Tips For Parenting As A Wheelchair User

Curated by
Whitney Bailey
Content via CureMedical
Curated by
Whitney Bailey

“Being a parent is a wonderful thing. It’s arguably one of the most rewarding, unpredictable, exciting, meaningful and challenging jobs of a person’s lifetime,” says Kristina Rhoades who is a long time wheelchair user with a spinal cord injury. She gives the following six tips for parenting as a wheelchair user.

Picture of Kristina and her child from the back. Her child is walking beside her with a beanie on her head. Kristina's wheelchair has cheetah print fabric on the backrest.

“If you’re a parent who uses a wheelchair, you may not have a lot of examples in your life to learn from because you may not know another parent in the same situation. But, have no fear – they’re out there and they’re thriving while raising families.”

Keep A Scarf Handy

Black and white picture of Kristina holding her baby smiling down at her.

Kristina’s first tip for parenting is to keep a scarf handy at all times.

“Scarfs or other long pieces of strong materials are going to be your best friend for the first year or so – just make sure it’s soft and slobber-proof,” she says.

She states that scarfs can be used to help secure your baby in your lap when they are too young to sit up on their own.
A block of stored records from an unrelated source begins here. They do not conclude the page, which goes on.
### config.mk
export PLATFORM = sky130hd
export DESIGN_NAME = duck_round_scheduler
export DESIGN_NICKNAME = d
export VERILOG_FILES = /design/src/rtl/duck_round_scheduler.sv
export SDC_FILE = /design/constraint.sdc
export NUM_CORES = 1
export LEC_CHECK = 0
export BUFFER_PORTS_ARGS = -buffer_cell sky130_fd_sc_hd__buf_4
export CAP_MARGIN = 10
export CELL_PAD_IN_SITES_DETAIL_PLACEMENT = 1
export CELL_PAD_IN_SITES_GLOBAL_PLACEMENT = 1
export CORE_MARGIN = 4
export CORE_UTILIZATION = 30
export DETAILED_ROUTE_END_ITERATION = 8
export PLACE_DENSITY = 0.59
export SLEW_MARGIN = 10
export SYNTH_ARGS = -nofsm -noshare
export SYNTH_HDL_FRONTEND = slang
export SYNTH_SLANG_ARGS = --single-unit
### constraint.sdc
create_clock -name clk -period 2.8 [get_ports clk]
set_clock_uncertainty 0.05 [all_clocks]
set_input_delay 0.56 -clock clk [delete_from_list [all_inputs] [get_ports clk]]
set_output_delay 0.56 -clock clk [all_outputs]
set_load 0.05 [all_outputs]
### src/rtl/duck_round_scheduler.sv
// ============================================================================
// duck_round_scheduler : hunt round/duck sequencer with hit-quota grading
// Rev 1.0
// ============================================================================
`default_nettype none

module duck_round_scheduler #(
  parameter int CLK_PER_MS      = 65_000,
  parameter int INTRO_MS        = 3000,
  parameter int FLIGHT_MS       = 5000,
  parameter int RESOLVE_MS      = 2000,
  parameter int DUCKS_PER_ROUND = 10,
  parameter int REQ_HITS        = 6,
  parameter int MAX_ROUND       = 99
) (
  input  logic        clk,
  input  logic        rst_n,
  input  logic        game_enable,
  input  logic        hunt_start,
  input  logic        duck_killed,
  input  logic        ammo_empty,
  output logic        duck_spawn,
  output logic        duck_escape,
  output logic        duck_active,
  output logic        round_clear,
  output logic        game_over,
  output logic [6:0]  round_num,
  output logic [3:0]  duck_idx,
  output logic [4:0]  hits,
  output logic [15:0] hit_mask,
  output logic [2:0]  speed_level
);

  localparam logic [31:0] C_INTRO_LOAD   = 32'(INTRO_MS * CLK_PER_MS - 1);
  localparam logic [31:0] C_FLIGHT_LOAD  = 32'(FLIGHT_MS * CLK_PER_MS - 1);
  localparam logic [31:0] C_RESOLVE_LOAD = 32'(RESOLVE_MS * CLK_PER_MS - 1);
  localparam logic [3:0]  C_LAST_DUCK    = 4'(DUCKS_PER_ROUND - 1);
  localparam logic [4:0]  C_HITS_MAX     = 5'(DUCKS_PER_ROUND);
  localparam logic [4:0]  C_REQ_HITS     = 5'(REQ_HITS);
  localparam logic [6:0]  C_MAX_ROUND    = 7'(MAX_ROUND);

  typedef enum logic [2:0] {
    S_IDLE        = 3'd0,
    S_ROUND_INTRO = 3'd1,
    S_SPAWN       = 3'd2,
    S_FLYING      = 3'd3,
    S_RESOLVE     = 3'd4,
    S_ROUND_END   = 3'd5,
    S_GAME_OVER   = 3'd6
  } state_e;

  state_e      state_q, state_d;
  logic [31:0] timer_q, timer_d;
  logic        killed_prev_q;
  logic        spawn_q, spawn_d;
  logic        escape_q, escape_d;
  logic        active_q, active_d;
  logic        clear_q, clear_d;
  logic        over_q, over_d;
  logic [6:0]  round_q, round_d;
  logic [3:0]  idx_q, idx_d;
  logic [4:0]  hits_q, hits_d;
  logic [15:0] mask_q, mask_d;
  logic [2:0]  speed_q, speed_d;
  logic [6:0]  round_m1;
  logic        kill_edge;

  assign kill_edge = duck_killed & ~killed_prev_q;

  always_comb begin
    state_d  = state_q;
    timer_d  = timer_q;
    spawn_d  = 1'b0;
    escape_d = 1'b0;
    clear_d  = 1'b0;
    active_d = active_q;
    over_d   = over_q;
    round_d  = round_q;
    idx_d    = idx_q;
    hits_d   = hits_q;
    mask_d   = mask_q;
    // Dropping the enable wins over every other transition, from any state.
    if (!game_enable) begin
      state_d  = S_IDLE;
      timer_d  = '0;
      active_d = 1'b0;
      over_d   = 1'b0;
      round_d  = '0;
      idx_d    = '0;
      hits_d   = '0;
      mask_d   = '0;
    end else begin
      unique case (state_q)
        S_IDLE: begin
          state_d = S_ROUND_INTRO;
          timer_d = C_INTRO_LOAD;
          round_d = 7'd1;
          idx_d   = '0;
          hits_d  = '0;
          mask_d  = '0;
        end
        S_ROUND_INTRO: begin
          if (timer_q != 32'd0) timer_d = timer_q - 32'd1;
          else if (hunt_start)  state_d = S_SPAWN;
        end
        S_SPAWN: begin
          spawn_d  = 1'b1;
          active_d = 1'b1;
          timer_d  = C_FLIGHT_LOAD;
          state_d  = S_FLYING;
        end
        S_FLYING: begin
          // A hit in the same cycle as the timeout still counts as a hit.
          if (kill_edge) begin
            mask_d[idx_q] = 1'b1;
            hits_d   = (hits_q == C_HITS_MAX) ? hits_q : hits_q + 5'd1;
            active_d = 1'b0;
            timer_d  = C_RESOLVE_LOAD;
            state_d  = S_RESOLVE;
          end else if (timer_q == 32'd0 || ammo_empty) begin
            escape_d = 1'b1;
            active_d = 1'b0;
            timer_d  = C_RESOLVE_LOAD;
            state_d  = S_RESOLVE;
          end else begin
            timer_d = timer_q - 32'd1;
          end
        end
        S_RESOLVE: begin
          if (timer_q != 32'd0) begin
            timer_d = timer_q - 32'd1;
          end else if (idx_q == C_LAST_DUCK) begin
            state_d = S_ROUND_END;
          end else if (hunt_start) begin
            idx_d   = idx_q + 4'd1;
            state_d = S_SPAWN;
          end
        end
        S_ROUND_END: begin
          if (hits_q >= C_REQ_HITS) begin
            clear_d = 1'b1;
            round_d = (round_q >= C_MAX_ROUND) ? C_MAX_ROUND : round_q + 7'd1;
            idx_d   = '0;
            hits_d  = '0;
            mask_d  = '0;
            timer_d = C_INTRO_LOAD;
            state_d = S_ROUND_INTRO;
          end else begin
            over_d  = 1'b1;
            state_d = S_GAME_OVER;
          end
        end
        S_GAME_OVER: state_d = S_GAME_OVER;
        default:     state_d = S_IDLE;
      endcase
    end
  end

  // Speed tracks the round being entered so it never lags round_num.
  assign round_m1 = round_d - 7'd1;
  always_comb begin
    speed_d = 3'd0;
    if (round_d != 7'd0) speed_d = (round_m1 > 7'd7) ? 3'd7 : round_m1[2:0];
  end

  always_ff @(posedge clk) begin
    if (!rst_n) begin
      state_q       <= S_IDLE;
      timer_q       <= '0;
      killed_prev_q <= 1'b0;
      spawn_q       <= 1'b0;
      escape_q      <= 1'b0;
      active_q      <= 1'b0;
      clear_q       <= 1'b0;
      over_q        <= 1'b0;
      round_q       <= '0;
      idx_q         <= '0;
      hits_q        <= '0;
      mask_q        <= '0;
      speed_q       <= '0;
    end else begin
      state_q       <= state_d;
      timer_q       <= timer_d;
      killed_prev_q <= duck_killed;
      spawn_q       <= spawn_d;
      escape_q      <= escape_d;
      active_q      <= active_d;
      clear_q       <= clear_d;
      over_q        <= over_d;
      round_q       <= round_d;
      idx_q         <= idx_d;
      hits_q        <= hits_d;
      mask_q        <= mask_d;
      speed_q       <= speed_d;
    end
  end

  assign duck_spawn  = spawn_q;
  assign duck_escape = escape_q;
  assign duck_active = active_q;
  assign round_clear = clear_q;
  assign game_over   = over_q;
  assign round_num   = round_q;
  assign duck_idx    = idx_q;
  assign hits        = hits_q;
  assign hit_mask    = mask_q;
  assign speed_level = speed_q;

endmodule

`default_nettype wire

# Word level (Yosys, flattened, before mapping)
# Index checks and enable logic that the tools add are counted.
# word_totals
ff_bits	76
input_bits	6
word_cells	107
# classes
n_addsub	5
order_cmp	5
n_eq_ne	17
mux	38
n_bitwise	7
reduce_logical	22
# ops
op	count
one-hot mux 32 bit (5 select lines)	1
2-to-1 mux 32 bit	4
one-hot mux 16 bit (3 select lines)	1
zero test 32 bit	1
2-to-1 mux 16 bit	2
nonzero test 32 bit	1
subtractor 32 x 1 -> 32 bit (second input constant)	1
2-to-1 mux 3 bit	8
2-to-1 mux 7 bit	3
one-hot mux 3 bit (7 select lines)	1
2-to-1 mux 4 bit	4
OR 16 bit	1
2-to-1 mux 5 bit	3
one-hot mux 5 bit (3 select lines)	1
inequality test 2 bit (second input constant)	7
one-hot mux 7 bit (2 select lines)	1
one-hot mux 4 bit (3 select lines)	1
AND reduction 3 bit	4
equality test 3 bit (second input constant)	3
AND reduction 2 bit	4
adder 7 x 1 -> 7 bit (second input constant)	1
>= comparator 7 bit (second input constant)	1
> comparator 7 x 3 -> 1 bit (second input constant)	1
nonzero test 7 bit	1
other kinds (27)	38

# Logic depth before layout (Yosys ltp)
# logic_depth
depth_word	8
mapped_depth	12
depth_no_buf	11

# Worst setup path before layout
# OpenSTA, ideal clock, no wires.
# synth_path
path_kind	register -> register
startpoint	reg hits_q[0] (netlist: hits[0])
endpoint	reg speed_q[0] (netlist: speed_level[0])
arrival_time_ps	3174
required_ps	2669
slack_ps	-504
path_stages_with_launch	13
path_buffers	1
synth_period_minus_slack_ps	3304
path_cell_list	dfxtp_1 -> inv_1 -> ha_1 -> o21ai_0 -> clkbuf_1 -> a311oi_1 -> o221ai_1 -> ha_1 -> inv_1 -> a2111oi_0 -> xnor2_1 -> nor2_1 -> a41oi_1
# synth_via
elab_chain_len	7
# synth_rtl
item	line_no	text
from (decl)	62	logic [4:0] hits_q, hits_d;
from (signal assigned)	192	hits_q <= hits_d;
>= comparator 5 x 3 -> 1 bit (*)	140	if (hits_q >= C_REQ_HITS) begin
2-to-1 mux 7 bit (*)	140	
one-hot mux 7 bit (2 select lines) (*)	93	unique case (state_q)
2-to-1 mux 7 bit (*)	83	if (!game_enable) begin
subtractor 7 x 1 -> 7 bit	160	assign round_m1 = round_d - 7'd1;
> comparator 7 x 3 -> 1 bit	163	if (round_d != 7'd0) speed_d = (round_m1 > 7'd7) ? 3'd7 : round_m1[2:0];
2-to-1 mux 3 bit	163	
to (signal assigned)	194	speed_q <= speed_d;
to (decl)	64	logic [2:0] speed_q, speed_d;
# Every way passes the cells marked *; elsewhere a longest branch is shown, timed or not.
# A chain may end at the register's enable or synchronous reset.

# Final worst setup path
# layout_path
startpoint	reg timer_q[4]
endpoint	reg timer_q[28]
# layout_via
elab_chain_len	5
# layout_rtl
item	line_no	text
from (decl)	53	logic [31:0] timer_q, timer_d;
from (signal assigned)	183	timer_q <= timer_d;
parallel branches: the longest is 5 deep, another holds subtractor 32 x 1 -> 32 bit	-	
# Parallel ways; which one is timed is not known. The select of a mux whose other input is x is not followed.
Scarfs can also help secure the baby when they are older and squirmy.

Kristina states a scarf can be used to get your baby off the ground when they are young. She says, “Simply wrap it around your baby’s chest when they’re on the ground and, with your strongest arm, grab the two ends so it’s snug and lift them into your lap!”

Find Supportive Equipment

Kristina with her baby who is sitting in her stroller.
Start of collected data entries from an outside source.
--- src/rtl/rv_core_pkg.sv ---
// Shared core definitions: architectural width, reset vector and the fetch queue entry type.
package rv_core_pkg;

  localparam int          XLEN             = 32;
  localparam logic [31:0] INSTR_NOP        = 32'h0000_0013;
  localparam logic [31:0] RESET_PC_DEFAULT = 32'h0000_0000;

  typedef struct packed {
    logic [XLEN-1:0] instr;
    logic [XLEN-1:0] pc;
  } fetch_entry_t;

endpackage

--- src/rtl/fetch_queue.sv ---
// In-order FIFO of fetched {instruction, pc} pairs with flush; the head output holds
// the last presented entry while the queue is empty so decode never sees X.
module fetch_queue
  import rv_core_pkg::*;
#(
  parameter int QDEPTH = 2,
  localparam int PW = (QDEPTH > 1) ? $clog2(QDEPTH) : 1,
  localparam int CW = $clog2(QDEPTH) + 1
) (
  input  logic          clk,
  input  logic          rst,
  input  logic          push,
  input  fetch_entry_t  push_entry,
  input  logic          pop,
  input  logic          flush,
  output fetch_entry_t  head,
  output logic [CW-1:0] count
);

  fetch_entry_t  mem [QDEPTH];
  fetch_entry_t  hold;
  logic [PW-1:0] rd_ptr;
  logic [PW-1:0] wr_ptr;
  logic          empty;
  logic          full;
  logic          pop_ok;
  logic          push_ok;

  assign empty   = (count == '0);
  assign full    = (count == CW'(QDEPTH));
  assign pop_ok  = pop & ~empty & ~flush;
  // A full queue still accepts a push when the head leaves in the same cycle.
  assign push_ok = push & ~flush & (~full | pop_ok);

  assign head = empty ? hold : mem[rd_ptr];

  always_ff @(posedge clk) begin
    if (push_ok) begin
      mem[wr_ptr] <= push_entry;
    end
  end

  always_ff @(posedge clk or posedge rst) begin
    if (rst) begin
      rd_ptr <= '0;
      wr_ptr <= '0;
      count  <= '0;
      hold   <= '0;
    end else begin
      if (!empty) begin
        hold <= mem[rd_ptr];
      end
      if (flush) begin
        rd_ptr <= '0;
        wr_ptr <= '0;
        count  <= '0;
      end else begin
        if (pop_ok) begin
          rd_ptr <= rd_ptr + PW'(1);
        end
        if (push_ok) begin
          wr_ptr <= wr_ptr + PW'(1);
        end
        case ({push_ok, pop_ok})
          2'b10:   count <= count + CW'(1);
          2'b01:   count <= count - CW'(1);
          default: count <= count;
        endcase
      end
    end
  end

endmodule

--- src/rtl/instruction_fetch_unit.sv ---
// Fetch front end: owns the PC, captures same-cycle memory read data into the fetch
// queue and hands instructions to decode; a redirect flushes the queue and reloads the PC.
module instruction_fetch_unit
  import rv_core_pkg::*;
#(
  parameter logic [31:0] RESET_PC = RESET_PC_DEFAULT,
  parameter int          QDEPTH   = 2,
  localparam int         CW       = $clog2(QDEPTH) + 1
) (
  input  logic          clk,
  input  logic          rst,
  input  logic          fetch_en,
  output logic [31:0]   imem_addr,
  output logic          imem_req,
  input  logic [31:0]   imem_rdata,
  input  logic          redirect_valid,
  input  logic [31:0]   redirect_pc,
  output logic          instr_valid,
  input  logic          instr_ready,
  output logic [31:0]   instr_data,
  output logic [31:0]   instr_pc,
  output logic [CW-1:0] q_count
);

  logic [31:0]  pc;
  logic         pop;
  fetch_entry_t push_entry;
  fetch_entry_t head;

  assign instr_valid = (q_count != '0);
  assign pop         = instr_valid & instr_ready;
  // Capture is suppressed while reset is held so no word is taken from a stale address.
  assign imem_req    = ~rst & fetch_en & ~redirect_valid &
                       ((q_count < CW'(QDEPTH)) | pop);

  assign imem_addr   = pc;
  assign push_entry  = '{instr: imem_rdata, pc: pc};
  assign instr_data  = head.instr;
  assign instr_pc    = head.pc;

  always_ff @(posedge clk or posedge rst) begin
    if (rst) begin
      pc <= RESET_PC;
    end else if (redirect_valid) begin
      pc <= {redirect_pc[31:2], 2'b00};
    end else if (imem_req) begin
      pc <= pc + 32'd4;
    end
  end

  fetch_queue #(
    .QDEPTH (QDEPTH)
  ) u_fetch_queue (
    .clk        (clk),
    .rst        (rst),
    .push       (imem_req),
    .push_entry (push_entry),
    .pop        (pop),
    .flush      (redirect_valid),
    .head       (head),
    .count      (q_count)
  );

endmodule
--- config.mk ---
export PLATFORM = sky130hd
export DESIGN_NAME = instruction_fetch_unit
export DESIGN_NICKNAME = d
export VERILOG_FILES = /design/src/rtl/rv_core_pkg.sv /design/src/rtl/fetch_queue.sv /design/src/rtl/instruction_fetch_unit.sv
export SDC_FILE = /design/constraint.sdc
export NUM_CORES = 1
export LEC_CHECK = 0
export BUFFER_PORTS_ARGS = -buffer_cell sky130_fd_sc_hd__buf_2
export CORE_MARGIN = 2
export CORE_UTILIZATION = 45
export DETAILED_ROUTE_END_ITERATION = 16
export PLACE_DENSITY = 0.72
export SKIP_LAST_GASP = 1
export SLEW_MARGIN = 5
export SYNTH_ARGS = -nofsm -noshare
export SYNTH_HDL_FRONTEND = slang
export SYNTH_SLANG_ARGS = --single-unit
--- constraint.sdc ---
create_clock -name clk -period 9 [get_ports clk]
set_clock_uncertainty 0.2 [all_clocks]
set_input_delay 0 -clock clk [delete_from_list [all_inputs] [get_ports clk]]
set_output_delay 0 -clock clk [all_outputs]
set_load 0.02 [all_outputs]
==> results of run 1 <==
[critical path, stage by stage (launching register included)]
cell,delay (ns)
dfrtp_1,0.46
nor2b_2,0.24
nor3_2,0.67
nand4_2,0.31
xnor2_1,0.24
o21ai_0,0.09
dlygate4sd3_1,0.58
[registers in the layout, summed over array words and instances, names as in the netlist]
| signal | cells |
|---|---|
| u_fetch_queue.rd_ptr | 1 |
| u_fetch_queue.count | 2 |
| u_fetch_queue.wr_ptr | 1 |
| u_fetch_queue.hold | 64 |
| imem_addr | 30 |
| u_fetch_queue.mem | 124 |
[repair_timing]
item | CTS | global route
hold endpoints to repair | 143 | 0
hold buffers | 109 | 0
setup buffers | 0 | 0
[worst paths after layout]
| check | endpoint | from |
|---|---|---|
| max | imem_addr[23] | u_fetch_queue.count[1] |
| max reg2reg | imem_addr[23] | u_fetch_queue.count[1] |
| min | u_fetch_queue.mem[0][55] | imem_rdata[23] |
| min reg2reg | u_fetch_queue.hold[39] | u_fetch_queue.hold[39] |
| max in group asynchronous | u_fetch_queue.rd_ptr | rst |
| min in group asynchronous | imem_addr[3] | rst |
[final cells by class]
type | instances | area (µm²) | share of cell area, %
clock buffer | 37 | 668 | 5.90
clock inverter | 4 | 26.3 | 0.232
inverter | 4 | 17.5 | 0.155
multi-input combinational | 358 | 2190 | 19.3
sequential | 222 | 6180 | 54.5
tap | 234 | 293 | 2.58
timing repair buffer | 279 | 1960 | 17.3
[metal layers]
metal	share of wire (%)	vias up	track usage, %
li1	-	2767	-
met1	43	2751	23.4
met2	50	167	32.3
met3	5.8	27	3.91
met4	1.6	0	5.11
met5	0	-	0
[through the flow]
stage / hold WS, ns / total power (µW)
finish: 0.0233 / 2500
global route: 0.00638 / 2620
CTS: 0.000151 / 2530
detailed placement: -0.0726 / 1610
global placement: -0.0756 / 1600
floorplan: -0.101 / 1460
[cells by family (layout without fill, tap and decap cells)]
kind of cell / Yosys count / in the layout / share of synthesized area [%]
multiplexers: 65 / 65 / 7.67
other: 1 / 2 / 0.0441
AND/OR/NAND/NOR: 165 / 165 / 9.17
buffers and inverters: 36 / 324 / 1.81
adder cells (fa/ha/maj): 1 / 1 / 0.147
AO/OA/AOI/OAI: 103 / 103 / 6.21
XOR/XNOR: 22 / 22 / 2.27
flip-flops: 222 / 222 / 72.7
[power by group]
group / leakage (µW) / switching, µW / internal [µW]
registers: 0.00233 / 51.7 / 1170
logic: 0.00189 / 256 / 149
clock network: 0.000336 / 362 / 507
[placed cells by master (no fill, tap or decap), drive strengths merged, types with 4 or more instances in the layout]
cell         netlist  final
and2               4      4
or3               10     10
nand4             13     13
clkbuf            23     37
a31oi             10     10
xnor2              6      6
nand2             95     95
o21ai             92     92
nand3             10     10
xor2              16     16
nor2              18     18
buf                9    170
dlygate4sd3        0    109
and3               6      6
mux2i             64     64
inv                4      5
edfxtp           124    124
dfrtp             98     98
Kristina says to be prepared to do your research on different baby/child equipment that will work for you. She suggests to try out the products in store rather than buying online to make sure it properly fits your needs.

Kristina gives some examples of equipment in her original post. For example, a swivel car seat, strollers with a single bar connecting the handles, and modified cribs and changing tables.
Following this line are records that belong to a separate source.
<file path="src/rtl/mux_pkg.sv">
// Shared definitions for the stream_mux slice: selection-mode encoding and
// the wrap-around increment used by the round-robin pointer.
package mux_pkg;

    localparam logic MODE_FIXED = 1'b0;
    localparam logic MODE_RR    = 1'b1;

    // Explicit wrap so non-power-of-2 channel counts never rely on overflow.
    function automatic int unsigned mod_inc(input int unsigned value, input int unsigned modulus);
        if (value >= modulus - 1) begin
            return 0;
        end
        return value + 1;
    endfunction

endpackage

</file>
<file path="src/rtl/stream_mux_if.sv">
// Bundle of the producer-side channels, mode/select controls and the
// consumer-side output stage of stream_mux.
interface stream_mux_if #(
    parameter int NUM_IN    = 4,
    parameter int BUS_WIDTH = 32,
    localparam int SEL_W    = $clog2(NUM_IN)
);

    logic [NUM_IN*BUS_WIDTH-1:0] in_data;
    logic [NUM_IN-1:0]           in_valid;
    logic [NUM_IN-1:0]           in_ready;
    logic                        rr_en;
    logic [SEL_W-1:0]            sel;
    logic [BUS_WIDTH-1:0]        out_data;
    logic [SEL_W-1:0]            out_chan;
    logic                        out_valid;
    logic                        out_ready;
    logic                        bad_sel;

    modport master (
        output in_data, in_valid, rr_en, sel, out_ready,
        input  in_ready, out_data, out_chan, out_valid, bad_sel
    );

    modport slave (
        input  in_data, in_valid, rr_en, sel, out_ready,
        output in_ready, out_data, out_chan, out_valid, bad_sel
    );

endinterface

</file>
<file path="src/rtl/rr_arbiter.sv">
// Round-robin arbiter: grants the first requester at or after the pointer
// and moves the pointer just past the winner when told a transfer happened.
module rr_arbiter
    import mux_pkg::*;
#(
    parameter int NUM_IN = 4,
    localparam int SEL_W = $clog2(NUM_IN)
) (
    input  logic              clk,
    input  logic              rst_n,
    input  logic [NUM_IN-1:0] req,
    input  logic              advance,
    output logic [NUM_IN-1:0] grant,
    output logic [SEL_W-1:0]  grant_idx,
    output logic              has_req,
    output logic [SEL_W-1:0]  ptr
);

    logic [SEL_W-1:0] ptr_q;
    logic [SEL_W-1:0] ptr_d;

    always_comb begin
        int unsigned idx;
        grant     = '0;
        grant_idx = '0;
        has_req   = 1'b0;
        idx       = 0;
        for (int off = 0; off < NUM_IN; off++) begin
            idx = int'(ptr_q) + off;
            if (idx >= NUM_IN) begin
                idx = idx - NUM_IN;
            end
            if (!has_req && req[idx]) begin
                has_req    = 1'b1;
                grant[idx] = 1'b1;
                grant_idx  = SEL_W'(idx);
            end
        end
    end

    always_comb begin
        ptr_d = ptr_q;
        if (advance) begin
            ptr_d = SEL_W'(mod_inc(int'(grant_idx), NUM_IN));
        end
    end

    always_ff @(posedge clk or negedge rst_n) begin
        if (!rst_n) begin
            ptr_q <= '0;
        end else begin
            ptr_q <= ptr_d;
        end
    end

    assign ptr = ptr_q;

endmodule

</file>
<file path="src/rtl/stream_mux.sv">
// Registered N-to-1 stream selector with fixed-select and round-robin modes
// feeding a one-entry output register.
module stream_mux
    import mux_pkg::*;
#(
    parameter int NUM_IN    = 4,
    parameter int BUS_WIDTH = 32,
    localparam int SEL_W    = $clog2(NUM_IN)
) (
    input  logic        clk,
    input  logic        rst_n,
    stream_mux_if.slave bus
);

    logic [NUM_IN-1:0]    arb_grant;
    logic [SEL_W-1:0]     arb_idx;
    logic                 arb_has_req;
    logic [SEL_W-1:0]     rr_ptr;
    logic                 rr_mode;
    logic                 load;
    logic                 transfer;
    logic [NUM_IN-1:0]    fixed_onehot;
    logic [NUM_IN-1:0]    cand_onehot;
    logic                 cand_valid;
    logic [SEL_W-1:0]     cand_chan;
    logic [BUS_WIDTH-1:0] cand_data;

    logic [BUS_WIDTH-1:0] out_data_q,  out_data_d;
    logic [SEL_W-1:0]     out_chan_q,  out_chan_d;
    logic                 out_valid_q, out_valid_d;
    logic                 bad_sel_q,   bad_sel_d;

    assign rr_mode  = (bus.rr_en == MODE_RR);
    assign load     = !out_valid_q || bus.out_ready;
    assign transfer = load && cand_valid;

    rr_arbiter #(
        .NUM_IN (NUM_IN)
    ) u_arb (
        .clk       (clk),
        .rst_n     (rst_n),
        .req       (bus.in_valid),
        .advance   (transfer && rr_mode),
        .grant     (arb_grant),
        .grant_idx (arb_idx),
        .has_req   (arb_has_req),
        .ptr       (rr_ptr)
    );

    // An out-of-range sel decodes to an all-zero one-hot, so it accepts nothing.
    always_comb begin
        fixed_onehot = '0;
        for (int i = 0; i < NUM_IN; i++) begin
            fixed_onehot[i] = (int'(bus.sel) == i);
        end
    end

    always_comb begin
        cand_onehot = rr_mode ? arb_grant : (fixed_onehot & bus.in_valid);
        cand_valid  = rr_mode ? arb_has_req : (|(fixed_onehot & bus.in_valid));
        cand_chan   = rr_mode ? arb_idx : bus.sel;
        cand_data   = '0;
        for (int i = 0; i < NUM_IN; i++) begin
            if (cand_onehot[i]) begin
                cand_data = bus.in_data[i*BUS_WIDTH +: BUS_WIDTH];
            end
        end
    end

    assign bus.in_ready = load ? cand_onehot : '0;

    always_comb begin
        out_data_d  = out_data_q;
        out_chan_d  = out_chan_q;
        out_valid_d = out_valid_q;
        bad_sel_d   = !rr_mode && (int'(bus.sel) >= NUM_IN);
        if (load) begin
            out_valid_d = cand_valid;
            if (cand_valid) begin
                out_data_d = cand_data;
                out_chan_d = cand_chan;
            end
        end
    end

    always_ff @(posedge clk or negedge rst_n) begin
        if (!rst_n) begin
            out_data_q  <= '0;
            out_chan_q  <= '0;
            out_valid_q <= 1'b0;
            bad_sel_q   <= 1'b0;
        end else begin
            out_data_q  <= out_data_d;
            out_chan_q  <= out_chan_d;
            out_valid_q <= out_valid_d;
            bad_sel_q   <= bad_sel_d;
        end
    end

    assign bus.out_data  = out_data_q;
    assign bus.out_chan  = out_chan_q;
    assign bus.out_valid = out_valid_q;
    assign bus.bad_sel   = bad_sel_q;

endmodule

</file>
<file path="src/flat_wrapper.sv">
// flat-port wrapper written by rule: the top's interface ports become plain ports
module stream_mux_flat import mux_pkg::*;
#(
    parameter int NUM_IN    = 4,
    parameter int BUS_WIDTH = 32,
    localparam int SEL_W    = $clog2(NUM_IN)
)
  (clk, rst_n, bus_in_data, bus_in_valid, bus_rr_en, bus_sel, bus_out_ready, bus_in_ready, bus_out_data, bus_out_chan, bus_out_valid, bus_bad_sel);
  stream_mux_if #(.NUM_IN(NUM_IN), .BUS_WIDTH(BUS_WIDTH)) bus_i ();
  input  logic clk;
  input  logic rst_n;
  input wire logic [$bits(bus_i.in_data)-1:0] bus_in_data;
  input wire logic [$bits(bus_i.in_valid)-1:0] bus_in_valid;
  input wire logic [$bits(bus_i.rr_en)-1:0] bus_rr_en;
  input wire logic [$bits(bus_i.sel)-1:0] bus_sel;
  input wire logic [$bits(bus_i.out_ready)-1:0] bus_out_ready;
  output wire logic [$bits(bus_i.in_ready)-1:0] bus_in_ready;
  output wire logic [$bits(bus_i.out_data)-1:0] bus_out_data;
  output wire logic [$bits(bus_i.out_chan)-1:0] bus_out_chan;
  output wire logic [$bits(bus_i.out_valid)-1:0] bus_out_valid;
  output wire logic [$bits(bus_i.bad_sel)-1:0] bus_bad_sel;
  assign bus_i.in_data = bus_in_data;
  assign bus_i.in_valid = bus_in_valid;
  assign bus_i.rr_en = bus_rr_en;
  assign bus_i.sel = bus_sel;
  assign bus_i.out_ready = bus_out_ready;
  assign bus_in_ready = bus_i.in_ready;
  assign bus_out_data = bus_i.out_data;
  assign bus_out_chan = bus_i.out_chan;
  assign bus_out_valid = bus_i.out_valid;
  assign bus_bad_sel = bus_i.bad_sel;
  stream_mux #(.NUM_IN(NUM_IN), .BUS_WIDTH(BUS_WIDTH)) u_core (.clk(clk), .rst_n(rst_n), .bus(bus_i));
endmodule
</file>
Be Flexible, But Firm On Safety

Kristina states that as a parent you will learn what rules are important to enforce. However, you will learn to pick and choose your battles and will loosen up on the things that do not really matter in the end.

“However, there are some instances where you’ll have to “stand your ground” because it’s about safety.”

Kristina says that when behaviors start to pop up, it is important that your child know that you mean business. “Your kids understand much more than you realize, so try reasoning with them, as well, and explain how some things are more challenging for a parent in a wheelchair and that you have to be a team to keep everyone safe.”

Do What Works Best For Your Family

Picture of Kristina, her husband, and her daughter.

There are times because of limited mobility that you will have to do things differently than other parents. But, Kristina states to do what works best for you, not for others.

She gives examples of having your baby’s crib in your room and even co-sleeping when they are older. If there is a changing table that is not accessible, a mother may have to change their baby and/or breastfeed them in public.

Know You Are Doing A Good Job

Kristina says that it is important to know that you are doing a good job at being a parent.

“Every parent wonders if they’re doing things right, if they’re raising healthy humans and if they have what it takes to get it all done. A parent with a disability feels that pressure even more so, because we fear there are crucial parts to parenting that we literally cannot do – and we worry that it’s having negative impacts on our children,” she says.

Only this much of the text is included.